# 1700 G Shark Tank



## SpecialEffect (Aug 7, 2009)

*I did a search on the forums about this and did not find this at all... Also, i had no idea where to put this, the non-piranha saltwater board seemed the most fitting since it's a saltwater tank, and has nothing to do with Piranhas...*

I hope this blow's your mind like it did to me, happy reading!

1700 Gallon Shark Tank

Note: Year 2003.


----------



## Fordfanatic (Feb 2, 2006)

Um yeah, pretty sick DIY there!


----------



## 00nothing (Mar 26, 2004)

Great how to one of the more in depth ones and not to take away from it but methods and materials have changed a bit in these big builds now that lots have done them. I will try and find my link to a forum with a dedicated plywood build section some great info.

ALSO BLACK TIPS GET WAY TO BIG FOR EVEN THIS SIZE TANK there are sharks that would be suitable but blacktips are not one of them this would be a temorary growout solution.


----------



## His Majesty (Apr 5, 2005)

pretty cool tank. seen it before though.

and as 00nothing said black tips will get way too big for that tank.


----------



## Malawi- (Oct 21, 2008)

not if their blacktip reefs. They should be able to be fine in a 1700g. Correct me if I am wrong, but there is just a blacktip shark that grows about 2-5' bigger than the blacktip reef.


----------



## His Majesty (Apr 5, 2005)

black tip reef shark gets to just over a 1.5m long

black tip shark gets to about 2.5m but not uncommon to see a 3m long specimen.

but both these sharks are big swimmers. need alot of room. 1700g will just not cut it. i think hes only got one black tip reef shark. i think thats a real squeeze and tht shark in the long term will suffer. or mght start snacking on the other tankmates


----------



## 00nothing (Mar 26, 2004)

Malawi- said:


> not if their blacktip reefs. They should be able to be fine in a 1700g. Correct me if I am wrong, but there is just a blacktip shark that grows about 2-5' bigger than the blacktip reef.
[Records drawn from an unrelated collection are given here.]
Context: an optimization exercise on an open-source flow, tuned for small area and a short achievable clock period. The choices shown serve that exercise and are no tape-out recipe.
No functional check of the RTL was part of this run.
Power is estimated from default activity; no workload was simulated.

**design/flow/config.mk**
```make
export PLATFORM = sky130hd
export DESIGN_NAME = rob_top
export DESIGN_NICKNAME = rob_top
export VERILOG_FILES = /design/flow/design.v
export SDC_FILE = /design/flow/constraint.sdc
export NUM_CORES = 4
export LEC_CHECK = 0
export CAP_MARGIN = 20
export CORE_MARGIN = 2
export CORE_UTILIZATION = 40
export SETUP_SLACK_MARGIN = 3.0
export SLEW_MARGIN = 20
```
**design/flow/constraint.sdc**
```tcl
create_clock -name core_clock -period 5.5 [get_ports {clock}]
set_input_delay 1.1000 -clock core_clock [delete_from_list [all_inputs] [get_ports {clock}]]
set_output_delay 1.1000 -clock core_clock [all_outputs]
set_load 0.01 [all_outputs]
```
**design/flow/design.v**
```verilog
`timescale 1ns/100ps
module rob_top
(
   input  logic       clock,
   input  logic       reset,
   input  logic       dispatch_valid_a,
   input  logic       dispatch_valid_b,
   input  logic [4:0] opcode_a,
   input  logic [4:0] opcode_b,
   input  logic [5:0] told_a,
   input  logic [5:0] told_b,
   output logic       dispatch_ready,
   output logic [4:0] rob_idx_a,
   output logic [4:0] rob_idx_b,
   input  logic       cdb_valid_a,
   input  logic       cdb_valid_b,
   input  logic       cdb_valid_c,
   input  logic       cdb_valid_d,
   input  logic [4:0] cdb_idx_a,
   input  logic [4:0] cdb_idx_b,
   input  logic [4:0] cdb_idx_c,
   input  logic [4:0] cdb_idx_d,
   output logic       retire_en_a,
   output logic       retire_en_b,
   output logic [5:0] retire_told_a,
   output logic [5:0] retire_told_b,
   output logic [1:0] retire_count,
   output logic       rob_full,
   output logic       rob_almost_full,
   output logic       rob_empty,
   output logic [4:0] rob_head,
   output logic [4:0] rob_tail,
   output logic [5:0] rob_count
);
   logic [4:0] head;
   logic [4:0] nh;          
   logic [4:0] nh1;         
   logic [4:0] tail;
   logic [4:0] tail_p1;     
   logic [5:0] count;
   logic       ready;
   logic       full;
   logic       almost_full;
   logic       empty;
   logic [1:0] rc;
   logic       en_a, en_b;
   logic [5:0] rt_a, rt_b;
   logic [15:0] cpl_e, cpl_o;
   logic [15:0] st_e,  st_o;
   logic [5:0]  told_e [16];
   logic [5:0]  told_o [16];
   logic       alloc_a, alloc_b;
   logic [1:0] accept;
   assign alloc_a = dispatch_valid_a & ready;
   assign alloc_b = dispatch_valid_b & ready;
   assign accept  = {alloc_a & alloc_b, alloc_a ^ alloc_b};
   logic       wen_e, wen_o;
   logic       wst_e, wst_o;
   logic [5:0] wtold_e, wtold_o;
   assign wen_e   = tail[0] ? alloc_b : alloc_a;
   assign wen_o   = tail[0] ? alloc_a : alloc_b;
   assign wst_e   = tail[0] ? (opcode_b == 5'd0) : (opcode_a == 5'd0);
   assign wst_o   = tail[0] ? (opcode_a == 5'd0) : (opcode_b == 5'd0);
   assign wtold_e = tail[0] ? told_b : told_a;
   assign wtold_o = tail[0] ? told_a : told_b;
   logic [3:0] lo [4];
   logic [7:0] hi [4];
   logic [3:0] cv;
   logic [4:0] ci [4];
   logic [31:0] set;
   assign cv = {cdb_valid_d, cdb_valid_c, cdb_valid_b, cdb_valid_a};
   assign ci[0] = cdb_idx_a;
   assign ci[1] = cdb_idx_b;
   assign ci[2] = cdb_idx_c;
   assign ci[3] = cdb_idx_d;
   always_comb
   begin
      for (int p = 0; p < 4; p++)
      begin
         for (int k = 0; k < 4; k++)
            lo[p][k] = cv[p] & (ci[p][1:0] == 2'(k));
         for (int m = 0; m < 8; m++)
            hi[p][m] = (ci[p][4:2] == 3'(m));
      end
      for (int i = 0; i < 32; i++)
         set[i] = (lo[0][i%4] & hi[0][i/4]) | (lo[1][i%4] & hi[1][i/4]) |
                  (lo[2][i%4] & hi[2][i/4]) | (lo[3][i%4] & hi[3][i/4]);
   end
   always_ff @(posedge clock)
   begin
      for (int j = 0; j < 16; j++)
      begin
         if (wen_e && tail_p1[4:1] == 4'(j))
         begin
            cpl_e[j]  <= 1'b0;
            st_e[j]   <= wst_e;
            told_e[j] <= wtold_e;
         end
         else if (set[2*j])
            cpl_e[j]  <= 1'b1;
         if (wen_o && tail[4:1] == 4'(j))
         begin
            cpl_o[j]  <= 1'b0;
            st_o[j]   <= wst_o;
            told_o[j] <= wtold_o;
         end
         else if (set[2*j+1])
            cpl_o[j]  <= 1'b1;
      end
   end
   logic [3:0] ridx_e, ridx_o;
   logic       rc_e, rc_o, rs_e, rs_o;
   logic [5:0] rt_e, rt_o;
   logic       cpl_h, cpl_n, st_h, st_n;
   logic       hit_h, hit_n;
   logic [5:0] left;        
   logic       ret1, ret2;
   assign ridx_o = nh[4:1];
   assign ridx_e = nh1[4:1];
   logic [15:0] sel_e, sel_o;
   always_comb
   begin
      rc_e = 1'b0; rc_o = 1'b0; rs_e = 1'b0; rs_o = 1'b0; rt_e = '0; rt_o = '0;
      for (int j = 0; j < 16; j++)
      begin
         sel_e[j] = (ridx_e == 4'(j));
         sel_o[j] = (ridx_o == 4'(j));
         rc_e = rc_e | (sel_e[j] & cpl_e[j]);
         rc_o = rc_o | (sel_o[j] & cpl_o[j]);
         rs_e = rs_e | (sel_e[j] & st_e[j]);
         rs_o = rs_o | (sel_o[j] & st_o[j]);
         rt_e = rt_e | ({6{sel_e[j]}} & told_e[j]);
         rt_o = rt_o | ({6{sel_o[j]}} & told_o[j]);
      end
   end
   assign cpl_h = nh[0] ? rc_o : rc_e;
   assign cpl_n = nh[0] ? rc_e : rc_o;
   assign st_h  = nh[0] ? rs_o : rs_e;
   assign st_n  = nh[0] ? rs_e : rs_o;
   assign hit_h = (cdb_valid_a & (cdb_idx_a == nh)) | (cdb_valid_b & (cdb_idx_b == nh)) |
                  (cdb_valid_c & (cdb_idx_c == nh)) | (cdb_valid_d & (cdb_idx_d == nh));
   assign hit_n = (cdb_valid_a & (cdb_idx_a == nh1)) | (cdb_valid_b & (cdb_idx_b == nh1)) |
                  (cdb_valid_c & (cdb_idx_c == nh1)) | (cdb_valid_d & (cdb_idx_d == nh1));
   assign left = count - 6'(rc);
   assign ret1 = (left != 6'd0) & (cpl_h | hit_h);
   assign ret2 = ret1 & (left[5:1] != 5'd0) & (cpl_n | hit_n);
   logic [5:0] left_p1, left_p2;
   logic [4:0] tail_p2, tail_p3;
   logic [5:0] ncount;
   logic [4:0] ntail, ntail_p1;
   logic       nready, nfull, nalmost, nempty;
   assign left_p1 = left + 6'd1;
   assign left_p2 = left + 6'd2;
   assign tail_p2 = tail_p1 + 5'd1;
   assign tail_p3 = tail_p1 + 5'd2;
   always_comb
   begin
      case (accept)
         2'd1:
         begin
            ncount   = left_p1;
            ntail    = tail_p1;
            ntail_p1 = tail_p2;
            nready   = (left <= 6'd29);
            nfull    = (left == 6'd31);
            nalmost  = (left >= 6'd29);
            nempty   = 1'b0;
         end
         2'd2:
         begin
            ncount   = left_p2;
            ntail    = tail_p2;
            ntail_p1 = tail_p3;
            nready   = (left <= 6'd28);
            nfull    = (left == 6'd30);
            nalmost  = (left >= 6'd28);
            nempty   = 1'b0;
         end
         default:
         begin
            ncount   = left;
            ntail    = tail;
            ntail_p1 = tail_p1;
            nready   = (left <= 6'd30);
            nfull    = (left == 6'd32);
            nalmost  = (left >= 6'd30);
            nempty   = (left == 6'd0);
         end
      endcase
   end
   always_ff @(posedge clock)
   begin
      if (reset)
      begin
         head        <= '0;
         nh          <= '0;
         nh1         <= 5'd1;
         tail        <= '0;
         tail_p1     <= 5'd1;
         count       <= '0;
         ready       <= 1'b1;
         full        <= 1'b0;
         almost_full <= 1'b0;
         empty       <= 1'b1;
         rc          <= '0;
         en_a        <= 1'b0;
         en_b        <= 1'b0;
      end
      else
      begin
         head        <= nh;
         nh          <= ret2 ? nh1 + 5'd1 : ret1 ? nh1 : nh;
         nh1         <= ret2 ? nh1 + 5'd2 : ret1 ? nh1 + 5'd1 : nh1;
         tail        <= ntail;
         tail_p1     <= ntail_p1;
         count       <= ncount;
         ready       <= nready;
         full        <= nfull;
         almost_full <= nalmost;
         empty       <= nempty;
         rc          <= {ret2, ret1 & ~ret2};
         en_a        <= ret1 & ~st_h;
         en_b        <= ret2 & ~st_n;
      end
   end
   always_ff @(posedge clock)
   begin
      rt_a <= nh[0] ? rt_o : rt_e;
      rt_b <= nh[0] ? rt_e : rt_o;
   end
   assign dispatch_ready  = ready;
   assign rob_idx_a       = tail;
   assign rob_idx_b       = tail_p1;
   assign retire_count    = rc;
   assign retire_en_a     = en_a;
   assign retire_en_b     = en_b;
   assign retire_told_a   = rt_a;
   assign retire_told_b   = rt_b;
   assign rob_full        = full;
   assign rob_almost_full = almost_full;
   assign rob_empty       = empty;
   assign rob_head        = head;
   assign rob_tail        = tail;
   assign rob_count       = count;
endmodule
```
**design/flow/run.sh**
```bash
#!/bin/bash
# synth_recipe.tcl (not shown) runs the flow's synth.tcl, then flattens the netlist and writes it again
# the make line also repeats each setting of config.mk as NAME=value (left out here)
make -C /OpenROAD-flow-scripts/flow DESIGN_CONFIG=/design/flow/config.mk WORK_HOME=/design/flow/orfs CLKGATE_MAP_FILE= SYNTH_SCRIPT=/design/flow/synth_recipe.tcl finish
```
==> results.txt <==
-- worst max-delay path: stages --
cell and delay [ns]:
dlygate4sd2_1 0.32, xor2_1 0.16, nor4_1 0.07, and3_2 0.24, nor4_4 0.59, a2111o_1 0.24
mux2i_1 0.07, mux2_1 0.30
-- layer usage --
layer | global-route usage | share of wire | vias up
met1 | 0.337 | 0.43 | 5498
li1 | - | - | 4972
met3 | 0.0396 | 0.084 | 86
met5 | 0 | 0 | -
met4 | 0.0681 | 0.027 | 0
met2 | 0.378 | 0.46 | 596
-- registers in the layout (all words and copies together), names as in the netlist, 2 cells and up --
name	flops
rt_a	6
nh1	5
told_e	96
nh	5
st_o	16
head	5
tail_p1	5
tail	5
cpl_o	16
told_o	96
cpl_e	16
count	6
st_e	16
rt_b	6
rc	2
-- timing repair --
item / in CTS / in global routing
cloned: 3 / 1
hold buffers: 0 / 0
resized for setup: 214 / 61
pin swaps: 34 / 35
buffers inserted: 45 / 36
setup endpoints to repair: 321 / 191
-- synthesized netlist by cell type, types with 14 or more instances --
cell,n,area share
nand3b_1,24,0.013
a22oi_1,40,0.021
mux2_2,35,0.028
nand2_1,62,0.016
nor3_1,48,0.017
edfxtp_1,224,0.47
dfxtp_1,83,0.12
nand3_1,30,0.010
clkbuf_1,60,0.016
xnor2_1,15,0.0092
mux2i_1,29,0.020
inv_1,23,0.0060
o22ai_1,70,0.031
a221oi_1,17,0.010
nor2_1,105,0.028
ha_1,21,0.018
a21oi_1,43,0.015
and2_1,17,0.0074
nor2b_1,14,0.0061
xor2_1,36,0.022
o21ai_0,31,0.011
buf_2,15,0.0052
-- worst paths after layout --
check	slack (ns)	start	end
setup / recovery	2.83	cdb_idx_c[1]	nh1[4]
hold / removal	0.48	cpl_o[11]	cpl_o[11]
setup reg to reg	2.86	rc[0]	nh[2]
hold reg to reg	0.48	cpl_o[11]	cpl_o[11]
-- metrics by stage --
stage,hold WS [ns],utilization,cell area (sq um)
after floorplan,0.440,-,14500
after global placement,0.459,0.442,15600
after detailed placement,0.465,0.442,15700
after CTS,0.481,0.497,17600
after global routing,0.515,0.512,18100
final,0.479,0.512,18100
-- power by group through the flow --
stage | sequential [mW] | combinational, mW | clock, mW
3_5_place_dp | 3.04 | 2.14 | 0
3_3_place_gp | 3.04 | 2.13 | 0
4_1_cts | 2.97 | 2.69 | 2.12
2_1_floorplan | 2.98 | 1.44 | 0
6_report | 2.98 | 3.03 | 2.09
5_1_grt | 3.01 | 3.23 | 2.21
-- area by class of cell --
class                      instances  area share
clock buffer                      42      0.0484
clock inverter                    15     0.00739
inverter                          25     0.00567
multi-input combinational        799       0.328
sequential                       307       0.467
tap                              461      0.0319
timing repair buffer             200       0.112
-- logic make-up (layout without fill, tap and decap cells) --
group / Yosys count / count (layout) / share of synthesized area
muxes: 69 / 69 / 0.0549
AOI/OAI and AO/OA: 288 / 289 / 0.139
adders and majority gates: 22 / 22 / 0.0197
DFF: 307 / 307 / 0.586
xor gates and xnor gates: 51 / 51 / 0.0312
buffers and inverters: 124 / 282 / 0.0372
and+or+nand+nor: 368 / 368 / 0.132
==> results.tsv <==
metric	value	unit
nFillCells	3069	
syn_area_per_cell	11.7	sq um
p_switching	2.73	mW
end_kind	flip-flop	
yosysUniqueCellTypes	74	
synthArstFlopShare	0	
grt_pass1_wl	68400	um
path_clk_slew	0.06	ns
drtIter0Drc	1194	
routed_via_density	6.03	
slew_viol_final	0	
clock_latency	0.55	ns
powerDensity	448	mW/mm^2
arrival	3.10	ns
overflow	0	
ys_seq_elements	307	
grt_pass1_vias	10872	
switching_share	0.337	
rr_worst_depth	11	
synthCells	1229	
critPathKind	primary input to flip-flop	
clock_path_buffers	3	
p_clk_frac	0.258	
die_area	0.0373	sq mm
slew_headroom	0.553	
hold_viol_final	0	
max_cap_viol_count	0	
dp.final_hpwl	28700	um
syn_area	0.0143	sq mm
irDropWorstVdd	251	uV
grt_usage	0.238	
dp.cells	1707	
internal-power	5.38	mW
finalWirelength	46400	um
status	no timing/DRC/antenna violations	
die_w	193	um
p_leak	6.31	nW
pre_cts_slack	1.70	ns
area_growth	26.4	%
pwr-share-comb	0.374	
rsz0062_at_grt	yes	
p_seq_frac	0.368	
ys_warn_count	6	
nets	1436	
finalSetupTns	0	ns
pin_count	96	
cp_max_fo	6	
p_total	8.11	mW
numCtsBuffers	31	
antenna_found_initial	0	
htreeDepth	1	
diodes	0	
initial_core_util	0.405	
synth_nets	1301	
layout-drive-gt1-share	0.244	
layout_commonest_cell	edfxtp_1	
num_vias	11152	
die_y	193	um
fin_worst_skew	0.00846	ns
final-setup-viol-count	0	
grt_max_degree	40	
fmax	375	MHz
layout_common_cells	edfxtp_1 (224), nor2_1 (88), o22ai_1 (70)	
period_minus_slack	2.67	ns
setup_ws	2.83	ns
cts_sinks	307	
seq_area	0.00845	sq mm
drc	0	
cts_tree	built	
cts_root_buffer	clkbuf_16	
portBuffers	95	
hold_depth	2	
worstPathRequired	5.94	ns
drtAntennaViolNets	0	
tightest_slew	0.669	ns
instances_no_fill	1849	
gp_congestion	0.983	
rows	69	
multi_input_area	0.00593	sq mm
finalCritPeriodShare	0.485	
ys_seq_area_frac	0.586	
core	0.0354	sq mm
hp-class	flip-flop to flip-flop	
synthFlopType	edfxtp_1	
drt_first_pass_iters	6	
wl_per_cell	25.1	um
synth-edff-count	224	
worst_setup_path_start_kind	primary input	

==> re-timing with driven ports <==
No port has a modelled driver above. Below, the same layout with a new extraction and two added sets of constraints. Step 1, drivers: a clkbuf_16 drives clock and a buf_2 each remaining input, both assumed. Step 2 moves the port delays by t, midway between the first and last clock arrival at a register: inputs arrive t later, outputs are due t later. That takes back most of the time a late clock gives input paths. Three values: ideal ports, drivers, drivers and shift; two values: the first two.
t (ns): 0.601
setup slack, ns: 2.833 / 2.854 / 2.253
hold WS [ns]: 0.479 / 0.479 / 0.479
worst data-port slew with drivers (ns): 0.06
After both steps this run still meets setup and hold. The setup slack of this run moves by +0.021 ns with the drivers and by -0.580 ns with both steps.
Although a blacktip would physically fit so the short answer is yes you could put a blacktip in there as well as use it as growout tank over the long term they require a much larger tank. The constant turning of there bodies over time has some serious medical effects on them as well as these guys dont swim in slow motion all the time in order for a black tip to "stretch his legs so to speak" you must have a much larger system especially as they reach mature sizes


----------